The roughly 50 employees at Huntsman Corp.'s world headquarters in the Salt Lake office, as well as the 1,000 employees in the Houston area, will be unaffected by the acquisition at least for the next year, Peter Huntsman said. Huntsman Sr. said no decisions have been made as to what position he may hold in the new company.
The Huntsman Corp. name is expected to continue, Peter Huntsman said. Once the transaction is final, Huntsman Corp. will be a wholly owned subsidiary of Basell Holdings.
"We now become part of a $26 billion chemical company with 25,000 employees around the world," Peter Huntsman said. "How access to the parent group is to be structured and locations for headquarters is yet to be seen."
On Tuesday, shares of Huntsman on the New York Stock Exchange closed up $5.31 a share at $24.21, a 28.1 percent increase. In the past year, Huntsman Corp. stock had traded between $15.62 to $21.92.
Huntsman Corp. became a publicly traded company in February 2005, raising $1.45 billion in an initial public offering. The acquisition will again take Huntsman to a privately held company.
"This transaction enhances our position as a global industrial group with long-term strategic assets in the chemicals industry," Len Blavatnik, chairman and founder of Access Industries, said in a prepared statement. "Basell's management team has done an excellent job in growing and enhancing the company over the last two years, putting it in a position to make this acquisition. We look forward to further growth and profitability in this industry."
Access Industries, based in New York, acquired Basell in 2005 to become the world's biggest producer of polypropylene plastic.
Huntsman products include a broad range of chemicals and are marketed in more than 100 countries to consumer and industrial customers. Huntsman's products can be found in adhesives, aerospace components, appliances, automotive parts, construction products, electronics, footwear, furniture and bedding, medical devices, packaging, paints and coatings, power generation, refining, synthetic fiber, textile chemicals and dye industries.
Gov.
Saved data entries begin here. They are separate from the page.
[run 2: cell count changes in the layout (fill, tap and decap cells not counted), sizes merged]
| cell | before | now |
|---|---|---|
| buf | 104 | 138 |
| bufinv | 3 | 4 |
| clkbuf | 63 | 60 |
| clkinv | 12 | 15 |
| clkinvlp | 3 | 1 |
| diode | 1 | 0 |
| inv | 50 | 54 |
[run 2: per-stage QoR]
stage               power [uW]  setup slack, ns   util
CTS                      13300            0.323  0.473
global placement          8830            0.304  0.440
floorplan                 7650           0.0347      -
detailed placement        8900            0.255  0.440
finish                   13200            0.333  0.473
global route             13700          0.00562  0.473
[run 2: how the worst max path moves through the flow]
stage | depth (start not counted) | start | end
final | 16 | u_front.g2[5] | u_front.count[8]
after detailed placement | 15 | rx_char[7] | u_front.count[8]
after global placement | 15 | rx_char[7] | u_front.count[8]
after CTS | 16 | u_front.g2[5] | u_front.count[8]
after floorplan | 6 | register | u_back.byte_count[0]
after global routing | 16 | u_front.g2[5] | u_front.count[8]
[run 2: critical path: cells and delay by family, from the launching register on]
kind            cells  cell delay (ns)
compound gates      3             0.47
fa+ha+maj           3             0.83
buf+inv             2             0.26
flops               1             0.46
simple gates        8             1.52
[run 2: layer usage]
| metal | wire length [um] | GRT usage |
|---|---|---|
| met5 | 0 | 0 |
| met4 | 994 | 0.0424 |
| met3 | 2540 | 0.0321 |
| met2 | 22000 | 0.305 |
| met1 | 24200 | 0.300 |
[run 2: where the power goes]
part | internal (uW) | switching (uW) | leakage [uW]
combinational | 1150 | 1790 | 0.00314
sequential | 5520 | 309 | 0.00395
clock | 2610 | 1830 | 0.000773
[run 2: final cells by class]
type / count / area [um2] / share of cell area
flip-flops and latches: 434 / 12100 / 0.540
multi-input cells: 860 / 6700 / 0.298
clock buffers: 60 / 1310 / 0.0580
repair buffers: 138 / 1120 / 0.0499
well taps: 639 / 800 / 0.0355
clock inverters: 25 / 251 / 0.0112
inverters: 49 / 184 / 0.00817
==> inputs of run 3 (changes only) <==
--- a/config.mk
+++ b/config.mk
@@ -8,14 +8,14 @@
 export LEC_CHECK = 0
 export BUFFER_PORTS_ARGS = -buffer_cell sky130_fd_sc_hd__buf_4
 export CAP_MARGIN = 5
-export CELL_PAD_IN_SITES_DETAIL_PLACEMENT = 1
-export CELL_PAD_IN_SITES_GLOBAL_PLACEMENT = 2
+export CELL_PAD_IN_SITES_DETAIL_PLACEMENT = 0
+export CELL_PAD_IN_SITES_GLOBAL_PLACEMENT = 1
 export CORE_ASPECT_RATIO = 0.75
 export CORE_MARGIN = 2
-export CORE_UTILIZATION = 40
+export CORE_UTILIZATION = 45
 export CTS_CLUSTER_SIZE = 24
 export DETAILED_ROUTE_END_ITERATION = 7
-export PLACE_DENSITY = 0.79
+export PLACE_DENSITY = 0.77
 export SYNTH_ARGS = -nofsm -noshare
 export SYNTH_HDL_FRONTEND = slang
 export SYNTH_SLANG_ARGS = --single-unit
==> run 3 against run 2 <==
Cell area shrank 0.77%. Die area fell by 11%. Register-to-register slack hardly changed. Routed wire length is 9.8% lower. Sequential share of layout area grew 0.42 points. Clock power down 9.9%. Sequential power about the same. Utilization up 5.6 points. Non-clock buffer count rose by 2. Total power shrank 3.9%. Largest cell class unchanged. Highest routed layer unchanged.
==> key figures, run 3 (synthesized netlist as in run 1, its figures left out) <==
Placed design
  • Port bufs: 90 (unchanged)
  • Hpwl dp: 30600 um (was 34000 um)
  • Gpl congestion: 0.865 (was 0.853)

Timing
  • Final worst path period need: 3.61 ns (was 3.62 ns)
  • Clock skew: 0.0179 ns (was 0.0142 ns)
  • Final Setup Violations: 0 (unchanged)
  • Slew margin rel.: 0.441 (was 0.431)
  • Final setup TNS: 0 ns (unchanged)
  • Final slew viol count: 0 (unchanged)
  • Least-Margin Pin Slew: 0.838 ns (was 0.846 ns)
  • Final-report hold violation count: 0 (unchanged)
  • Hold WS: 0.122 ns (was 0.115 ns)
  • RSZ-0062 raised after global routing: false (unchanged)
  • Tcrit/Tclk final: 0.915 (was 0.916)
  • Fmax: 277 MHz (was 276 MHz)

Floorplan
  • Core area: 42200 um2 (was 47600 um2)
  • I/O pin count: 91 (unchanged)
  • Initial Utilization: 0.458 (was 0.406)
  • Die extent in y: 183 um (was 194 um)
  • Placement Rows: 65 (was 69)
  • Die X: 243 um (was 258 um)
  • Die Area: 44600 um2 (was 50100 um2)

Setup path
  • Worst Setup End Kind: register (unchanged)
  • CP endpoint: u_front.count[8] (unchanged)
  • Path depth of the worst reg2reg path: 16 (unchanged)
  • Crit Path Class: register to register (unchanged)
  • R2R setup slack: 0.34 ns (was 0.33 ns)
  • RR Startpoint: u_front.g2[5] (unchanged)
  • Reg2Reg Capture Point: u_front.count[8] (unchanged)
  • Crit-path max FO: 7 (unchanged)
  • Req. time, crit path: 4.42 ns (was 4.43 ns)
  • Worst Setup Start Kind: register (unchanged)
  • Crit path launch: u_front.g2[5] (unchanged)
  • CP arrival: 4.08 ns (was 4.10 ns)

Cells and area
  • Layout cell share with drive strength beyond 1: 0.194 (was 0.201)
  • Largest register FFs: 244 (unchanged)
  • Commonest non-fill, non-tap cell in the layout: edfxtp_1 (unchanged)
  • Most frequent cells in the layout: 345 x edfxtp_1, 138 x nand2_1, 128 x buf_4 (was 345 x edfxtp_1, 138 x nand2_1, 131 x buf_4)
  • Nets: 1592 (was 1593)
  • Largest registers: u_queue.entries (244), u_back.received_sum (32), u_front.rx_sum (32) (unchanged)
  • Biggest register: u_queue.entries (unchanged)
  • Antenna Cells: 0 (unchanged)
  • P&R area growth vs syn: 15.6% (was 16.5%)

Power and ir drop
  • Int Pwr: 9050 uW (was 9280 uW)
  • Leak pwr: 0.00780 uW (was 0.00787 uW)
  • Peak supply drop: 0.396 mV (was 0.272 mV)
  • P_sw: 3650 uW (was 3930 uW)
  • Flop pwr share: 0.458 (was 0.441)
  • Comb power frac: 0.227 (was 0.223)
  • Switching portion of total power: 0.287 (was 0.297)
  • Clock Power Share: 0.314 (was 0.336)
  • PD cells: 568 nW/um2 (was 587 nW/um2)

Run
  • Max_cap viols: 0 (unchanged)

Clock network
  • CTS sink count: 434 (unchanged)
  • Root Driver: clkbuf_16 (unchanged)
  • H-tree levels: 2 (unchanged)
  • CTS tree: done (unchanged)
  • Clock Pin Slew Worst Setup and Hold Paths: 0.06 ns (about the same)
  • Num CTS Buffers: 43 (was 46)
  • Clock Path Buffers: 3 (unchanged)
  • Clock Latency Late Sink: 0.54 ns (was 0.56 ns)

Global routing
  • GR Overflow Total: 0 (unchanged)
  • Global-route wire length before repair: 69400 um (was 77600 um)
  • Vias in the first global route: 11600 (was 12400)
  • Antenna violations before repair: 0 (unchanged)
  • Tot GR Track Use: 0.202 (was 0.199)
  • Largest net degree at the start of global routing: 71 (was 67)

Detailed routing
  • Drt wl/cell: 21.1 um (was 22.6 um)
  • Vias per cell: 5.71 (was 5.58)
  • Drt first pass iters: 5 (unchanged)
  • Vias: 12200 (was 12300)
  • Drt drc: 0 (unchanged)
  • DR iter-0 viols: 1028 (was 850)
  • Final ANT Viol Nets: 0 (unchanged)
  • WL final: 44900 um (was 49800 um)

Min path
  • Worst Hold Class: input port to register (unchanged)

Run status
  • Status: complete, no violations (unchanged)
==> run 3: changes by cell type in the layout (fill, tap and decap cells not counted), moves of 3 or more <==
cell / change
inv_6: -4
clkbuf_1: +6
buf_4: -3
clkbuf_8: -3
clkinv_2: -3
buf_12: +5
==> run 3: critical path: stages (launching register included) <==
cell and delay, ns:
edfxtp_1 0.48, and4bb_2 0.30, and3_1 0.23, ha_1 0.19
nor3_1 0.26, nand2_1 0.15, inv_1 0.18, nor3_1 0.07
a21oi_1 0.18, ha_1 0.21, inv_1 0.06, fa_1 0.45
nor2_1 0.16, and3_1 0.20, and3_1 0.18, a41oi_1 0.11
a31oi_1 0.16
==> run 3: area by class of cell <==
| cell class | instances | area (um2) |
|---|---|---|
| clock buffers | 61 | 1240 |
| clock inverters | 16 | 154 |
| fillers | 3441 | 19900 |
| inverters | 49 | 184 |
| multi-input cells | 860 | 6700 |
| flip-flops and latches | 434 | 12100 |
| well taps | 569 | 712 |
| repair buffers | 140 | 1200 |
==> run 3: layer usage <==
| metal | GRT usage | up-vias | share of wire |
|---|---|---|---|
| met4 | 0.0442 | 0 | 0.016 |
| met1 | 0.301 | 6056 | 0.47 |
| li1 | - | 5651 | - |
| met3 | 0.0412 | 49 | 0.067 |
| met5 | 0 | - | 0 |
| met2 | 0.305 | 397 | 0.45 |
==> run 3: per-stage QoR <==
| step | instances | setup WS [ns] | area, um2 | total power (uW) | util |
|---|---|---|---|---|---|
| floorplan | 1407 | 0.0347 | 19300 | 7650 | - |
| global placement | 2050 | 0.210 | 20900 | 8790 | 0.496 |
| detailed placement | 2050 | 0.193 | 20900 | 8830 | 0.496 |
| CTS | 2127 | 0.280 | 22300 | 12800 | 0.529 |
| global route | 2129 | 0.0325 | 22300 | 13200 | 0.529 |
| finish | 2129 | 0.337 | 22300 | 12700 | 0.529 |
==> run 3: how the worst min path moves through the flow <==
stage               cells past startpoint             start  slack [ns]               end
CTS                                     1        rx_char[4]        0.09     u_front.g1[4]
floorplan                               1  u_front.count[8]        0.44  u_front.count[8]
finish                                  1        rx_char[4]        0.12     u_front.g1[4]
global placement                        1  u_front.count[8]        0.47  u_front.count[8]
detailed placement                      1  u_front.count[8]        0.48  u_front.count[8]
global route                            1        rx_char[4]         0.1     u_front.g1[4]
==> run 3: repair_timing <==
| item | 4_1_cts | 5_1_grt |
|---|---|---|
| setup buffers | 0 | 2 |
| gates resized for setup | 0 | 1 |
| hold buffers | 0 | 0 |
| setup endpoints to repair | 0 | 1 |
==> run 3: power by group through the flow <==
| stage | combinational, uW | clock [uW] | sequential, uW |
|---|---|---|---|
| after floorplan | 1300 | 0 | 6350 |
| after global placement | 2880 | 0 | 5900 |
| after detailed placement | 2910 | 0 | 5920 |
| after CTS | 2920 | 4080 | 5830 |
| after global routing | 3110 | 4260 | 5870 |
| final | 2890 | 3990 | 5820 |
Jon Huntsman Jr. had nothing to say Tuesday about the sale of his family's company.
"Until the transaction is final, the governor doesn't have any comment," his spokeswoman, Lisa Roskelley, said. "Obviously, he doesn't have any financial interest or holdings in the company."
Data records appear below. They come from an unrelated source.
--- src/design/twc_pkg.sv ---
// Shared types and constants for the text console character writer.
// No dependencies; imported by every design and bench file except the two interfaces.
package twc_pkg;

    localparam int TWC_MAX_COLS    = 128;
    localparam int TWC_MAX_ROWS    = 32;
    localparam int TWC_TAB_STOP    = 8;
    localparam int TWC_QUEUE_DEPTH = 2;

    // register indexes on the config port
    localparam logic [1:0] REG_COLUMNS     = 2'd0;
    localparam logic [1:0] REG_ROWS        = 2'd1;
    localparam logic [1:0] REG_DEFAULT_ATR = 2'd2;
    localparam logic [1:0] REG_PASSTHROUGH = 2'd3;

    localparam logic [7:0] RST_COLUMNS = 8'd80;
    localparam logic [5:0] RST_ROWS    = 6'd25;
    localparam logic [7:0] RST_ATTR    = 8'd7;

    localparam logic [7:0] CH_BELL  = 8'h07;
    localparam logic [7:0] CH_BS    = 8'h08;
    localparam logic [7:0] CH_TAB   = 8'h09;
    localparam logic [7:0] CH_LF    = 8'h0A;
    localparam logic [7:0] CH_CR    = 8'h0D;
    localparam logic [7:0] CH_SPACE = 8'h20;

    localparam logic OP_PUT  = 1'b0;
    localparam logic OP_READ = 1'b1;

    typedef enum logic [2:0] {
        K_PUT  = 3'd0,
        K_READ = 3'd1,
        K_BELL = 3'd2,
        K_BS   = 3'd3,
        K_TAB  = 3'd4,
        K_CR   = 3'd5,
        K_LF   = 3'd6
    } t_kind;

    typedef struct packed {
        t_kind      kind;
        logic [7:0] ch;
        logic [4:0] rrow;
        logic [6:0] rcol;
    } t_cmd;

    typedef struct packed {
        logic [7:0] columns;
        logic [5:0] rows;
        logic [7:0] attr;
        logic       pass;
    } t_cfg;

endpackage

--- src/design/twc_in_if.sv ---
// Input channel of the console writer: valid/ready plus one character item.
// Stand-alone interface, no package dependency.
interface twc_in_if;
    logic       valid;
    logic       ready;
    logic       opcode;
    logic [7:0] char_code;
    logic [4:0] read_row;
    logic [6:0] read_col;

    modport source (output valid, opcode, char_code, read_row, read_col, input ready);
    modport sink   (input valid, opcode, char_code, read_row, read_col, output ready);
endinterface

--- src/design/twc_front.sv ---
// Front end: takes input beats and decodes them into command kinds.
// Depends on twc_pkg and twc_in_if.
module twc_front (
    twc_in_if.sink      i_in,
    input  logic        i_full,
    output logic        o_push,
    output twc_pkg::t_cmd o_cmd
);
    import twc_pkg::*;

    assign i_in.ready = !i_full;
    assign o_push     = i_in.valid && !i_full;

    always_comb begin
        o_cmd.ch   = i_in.char_code;
        o_cmd.rrow = i_in.read_row;
        o_cmd.rcol = i_in.read_col;
        if (i_in.opcode == OP_READ) begin
            o_cmd.kind = K_READ;
        end else begin
            unique case (i_in.char_code)
                CH_BELL: o_cmd.kind = K_BELL;
                CH_BS:   o_cmd.kind = K_BS;
                CH_TAB:  o_cmd.kind = K_TAB;
                CH_CR:   o_cmd.kind = K_CR;
                CH_LF:   o_cmd.kind = K_LF;
                default: o_cmd.kind = K_PUT;
            endcase
        end
    end
endmodule

--- src/flat_wrapper.sv ---
// flat-port wrapper written by rule: the top's interface ports become plain ports
module twc_front_flat import twc_pkg::*;
  (i_full, o_push, o_cmd, i_in_valid, i_in_opcode, i_in_char_code, i_in_read_row, i_in_read_col, i_in_ready);
  twc_in_if i_in_i ();
  input  logic i_full;
  output logic o_push;
  output twc_pkg::t_cmd o_cmd;
  input wire logic [$bits(i_in_i.valid)-1:0] i_in_valid;
  input wire logic [$bits(i_in_i.opcode)-1:0] i_in_opcode;
  input wire logic [$bits(i_in_i.char_code)-1:0] i_in_char_code;
  input wire logic [$bits(i_in_i.read_row)-1:0] i_in_read_row;
  input wire logic [$bits(i_in_i.read_col)-1:0] i_in_read_col;
  output wire logic [$bits(i_in_i.ready)-1:0] i_in_ready;
  assign i_in_i.valid = i_in_valid;
  assign i_in_i.opcode = i_in_opcode;
  assign i_in_i.char_code = i_in_char_code;
  assign i_in_i.read_row = i_in_read_row;
  assign i_in_i.read_col = i_in_read_col;
  assign i_in_ready = i_in_i.ready;
  twc_front u_core (.i_in(i_in_i), .i_full(i_full), .o_push(o_push), .o_cmd(o_cmd));
endmodule
--- config.mk ---
export PLATFORM = sky130hd
export DESIGN_NAME = twc_front_flat
export DESIGN_NICKNAME = d
export VERILOG_FILES = /design/src/design/twc_pkg.sv /design/src/design/twc_in_if.sv /design/src/design/twc_front.sv /design/src/flat_wrapper.sv
export SDC_FILE = /design/constraint.sdc
export NUM_CORES = 1
export LEC_CHECK = 0
export BUFFER_PORTS_ARGS = -buffer_cell sky130_fd_sc_hd__buf_2
export CAP_MARGIN = 20
export CORE_AREA = 5 5 42 44
export DETAILED_ROUTE_END_ITERATION = 10
export DIE_AREA = 0 0 47 49
export PLACE_DENSITY = 0.69
export SLEW_MARGIN = 20
export SYNTH_ARGS = -nofsm -noshare
export SYNTH_HDL_FRONTEND = slang
export SYNTH_SLANG_ARGS = --single-unit
--- constraint.sdc ---
create_clock -name vclk -period 1.32
set_input_delay 0.132 -clock vclk [all_inputs]
set_output_delay 0.132 -clock vclk [all_outputs]
set_load 0.01 [all_outputs]
==> results.txt <==
Once detail routing completed, the nets flagged for antenna violations numbered 0. Cell internal power was estimated by the tool at roughly 35 uW. Counting instances in the post-synthesis netlist gives the leading cell types as buf_4, inv_1.

The count of pins on the block boundary is 48. The worst path uses 99.0% of the clock period. The net switching power of the design is slightly below 40 uW. The height of the die is 49 um.

The final-report max-slew violation count is 0. Using the TritonRoute via totals, the vias-per-cell ratio works out to around 3.9. The post-detailed-route wirelength per cell is 11.4 um. The routability congestion estimate is between 0.7 and 0.8. The share of power burned in registers came out at 0%. The most critical setup path has its startpoint at i_in_char_code[6]. The count of synthesis-stage warnings from yosys came out at 0. The total iterations of the first detailed-routing run is 2. The maximum number of pins on one net before global-route repair came out at 7. The worst path arrival time came out at between 1000 and 1500 ps.

The wire length of the first global-routing pass is approximately 930 um. The path class of the tightest hold or removal check is input port to output port. The worst hold path begins at i_in_read_col[0]. The total routing resource utilization after global routing came out at ~4.9%. The analysis attributes to cell leakage a power of 0.000140 uW. The count of input and output buffers is 24.

The switching portion of total power came out at 52.6%. The wire length reported by the detailed router came out at roughly 600 um. The synthesized cell area is roughly 260 um2. Data on the critical path is required at its endpoint by ~1200 ps. The effective utilization at floorplan came out at 18.5%. In the finished layout, the clock tree contains a buffer count of 0. The worst setup path is captured at an output port. The half-perimeter wire length after detailed placement came out at 501 um. The proportion of synthesized chip area in sequential cells is 0%. The clock network accounts for 0% of the total power. Synthesis handed over a netlist of 33 instances. The critical path startpoint category is an input port. The shortest clock period the worst path allows after layout came out at between 1000 and 1500 ps.

The filler cell count in the final layout came out at 170. The count of vias placed by the detailed router is slightly above 200. The core region area is 1400 um2. The setup TNS is 0 ps. Across the VDD grid, the largest voltage drop is 0.0627 mV. Combinational logic burns between 90% and 100% of the power. The total count of hold-check failures in the final report came out at 0.

The number of cell rows is 14. Yosys mapped the design onto 12 distinct sky130hd cell types. The area of combinational cells with multiple inputs is ~120 um2. The power per unit of standard cell area came out at approximately 270 nW/um2. The maximum achievable frequency is around 770 MHz. The setup-violating endpoint count in the final report is 0.

The largest total area in the synthesized netlist belongs to buf_4. Power comes to about 73 uW. The count of nets after finishing came out at 62. The total nets after synthesis came out at 56. The flip-flop and latch area came out at 0 um2. By instance count, the leading cell after synthesis is buf_4.

The via count of the first global-routing pass came out at 220. Global routing finished with a remaining overflow of 0. From left edge to right edge, the die measures between 40 and 50 um. The measured slew at the worst slew-check pin came out at around 240 ps. The critical path is of the input port to output port type. The top cell type by area accounts for between 50 and 60% of the synthesized area. After synthesis, the cell types taking the most area are buf_4, o41ai_2, a2111oi_2. The maximum fanout along the worst path came out at 3. The total inserted antenna cells is 0. The remaining max-slew budget at the tightest pin came out at between 80% and 90%. The tool flagged a number of max-cap violations equal to 0. The signed area change from the synthesized netlist to the final layout is 5.31%. The initial antenna violation count came out at 0. The full die area came out at 2300 um2. The number of sequential storage elements is 0. The average footprint of a synthesized cell came out at between 7 and 8 um2.

Setup repair after global routing could not meet its margin everywhere. The remaining design rule violation count came out at 0. In this run, the number of DRC markers left after iteration 0 of detailed routing was 2.

The flow ran to the end, and the final reports show no timing, DRC or antenna violations. The post-route netlist has 78.4% of its cells at a drive strength greater than 1.
==> routing by layer <==
metal  share of wire [%]  global-route usage (%)
met5                   0                       0
met4                0.66                   0.922
met3                  23                   0.738
met2                  44                    9.05
met1                  32                    5.65
==> power groups by stage <==
| stage | clock [uW] | sequential (uW) | combinational, uW |
|---|---|---|---|
| 5_1_grt | 0 | 0 | 81.5 |
| 3_3_place_gp | 0 | 0 | 67.2 |
| 2_1_floorplan | 0 | 0 | 80.8 |
| 4_1_cts | 0 | 0 | 73.4 |
| 3_5_place_dp | 0 | 0 | 68.5 |
| 6_report | 0 | 0 | 73.3 |
==> layout by cell type, fill, tap and decap left out, drive strengths merged <==
cell type and n:
a2111oi 1, a211oi 1, o41ai 1, xor2 1, nor2b 1, buf 24, inv 3, nand2b 1
or4 1, or3b 2, nand4b 1
==> logic make-up after synthesis <==
logic type | share of synthesized area (%)
buffers and inverters | 62.3
AND/OR/NAND/NOR | 19.3
AO/OA/AOI/OAI | 15.0
XOR/XNOR | 3.38
==> critical path, cell delays in order <==
cell,delay (ps)
buf_6,90
or4_4,570
a2111oi_4,200
buf_2,180
==> metrics by stage <==
step	utilization (%)	std cells	worst slack, ps	hold WS [ps]	cell area (um2)
after global routing	19.5	53	-7.60	264	273
final	19.5	53	13.4	264	273
after floorplan	-	33	132	299	259
after global placement	17.8	53	-48.2	264	249
after detailed placement	17.8	53	-62.3	264	249
after CTS	19.1	53	13.3	264	268
==> area by class of cell <==
class | count | share of cell area (%)
inverters | 3 | 4.13
multi-input cells | 10 | 42.2
well taps | 16 | 7.34
repair buffers | 24 | 46.3
==> worst paths after layout <==
kind,endpoint,slack (ps),depth (start not counted)
max,o_cmd[22],10,4
min,o_cmd[0],260,0
==> repair_timing <==
action	in CTS	in global routing
gates cloned	0	0
setup buffers	0	0
pin swaps	2	0
gates resized for setup	2	1
hold buffers	0	0
endpoints found under the setup margin	2	3
(Power assumes the default switching activity.)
Huntsman Jr. stepped down from the company before entering the governor's race in 2003. He said he made between $15 million and $25 million when he sold his shares in Huntsman Corp. after the firm went public.
The governor's father first approached McDonald's with his clamshell container in 1974 but was turned away.
"I spent two days waiting for them to see me, and they never would see me," Jon Huntsman Sr. said. "So I bought a one-way ticket to Miami and a friend introduced me to the head of Burger King and they bought the first clamshell.... Within weeks, McDonald's came to my office and asked if I could produce a similar product for them. There's nothing like a little competition to get somebody's interest."
Huntsman said the payoff from the acquisition will mainly be used to fund research to fight cancer. The senior Huntsman's mother died of breast cancer. His stepmother died of ovarian cancer and his father died of prostate cancer. Huntsman himself has survived three types of cancer.
In addition to fighting cancer, Huntsman said the foundation will also fund efforts at fighting homelessness, helping abused woman and children and rewarding excellence in education.
At least 80 percent of the Huntsman Foundation's charitable giving in the future will be to causes within the state of Utah, Huntsman said.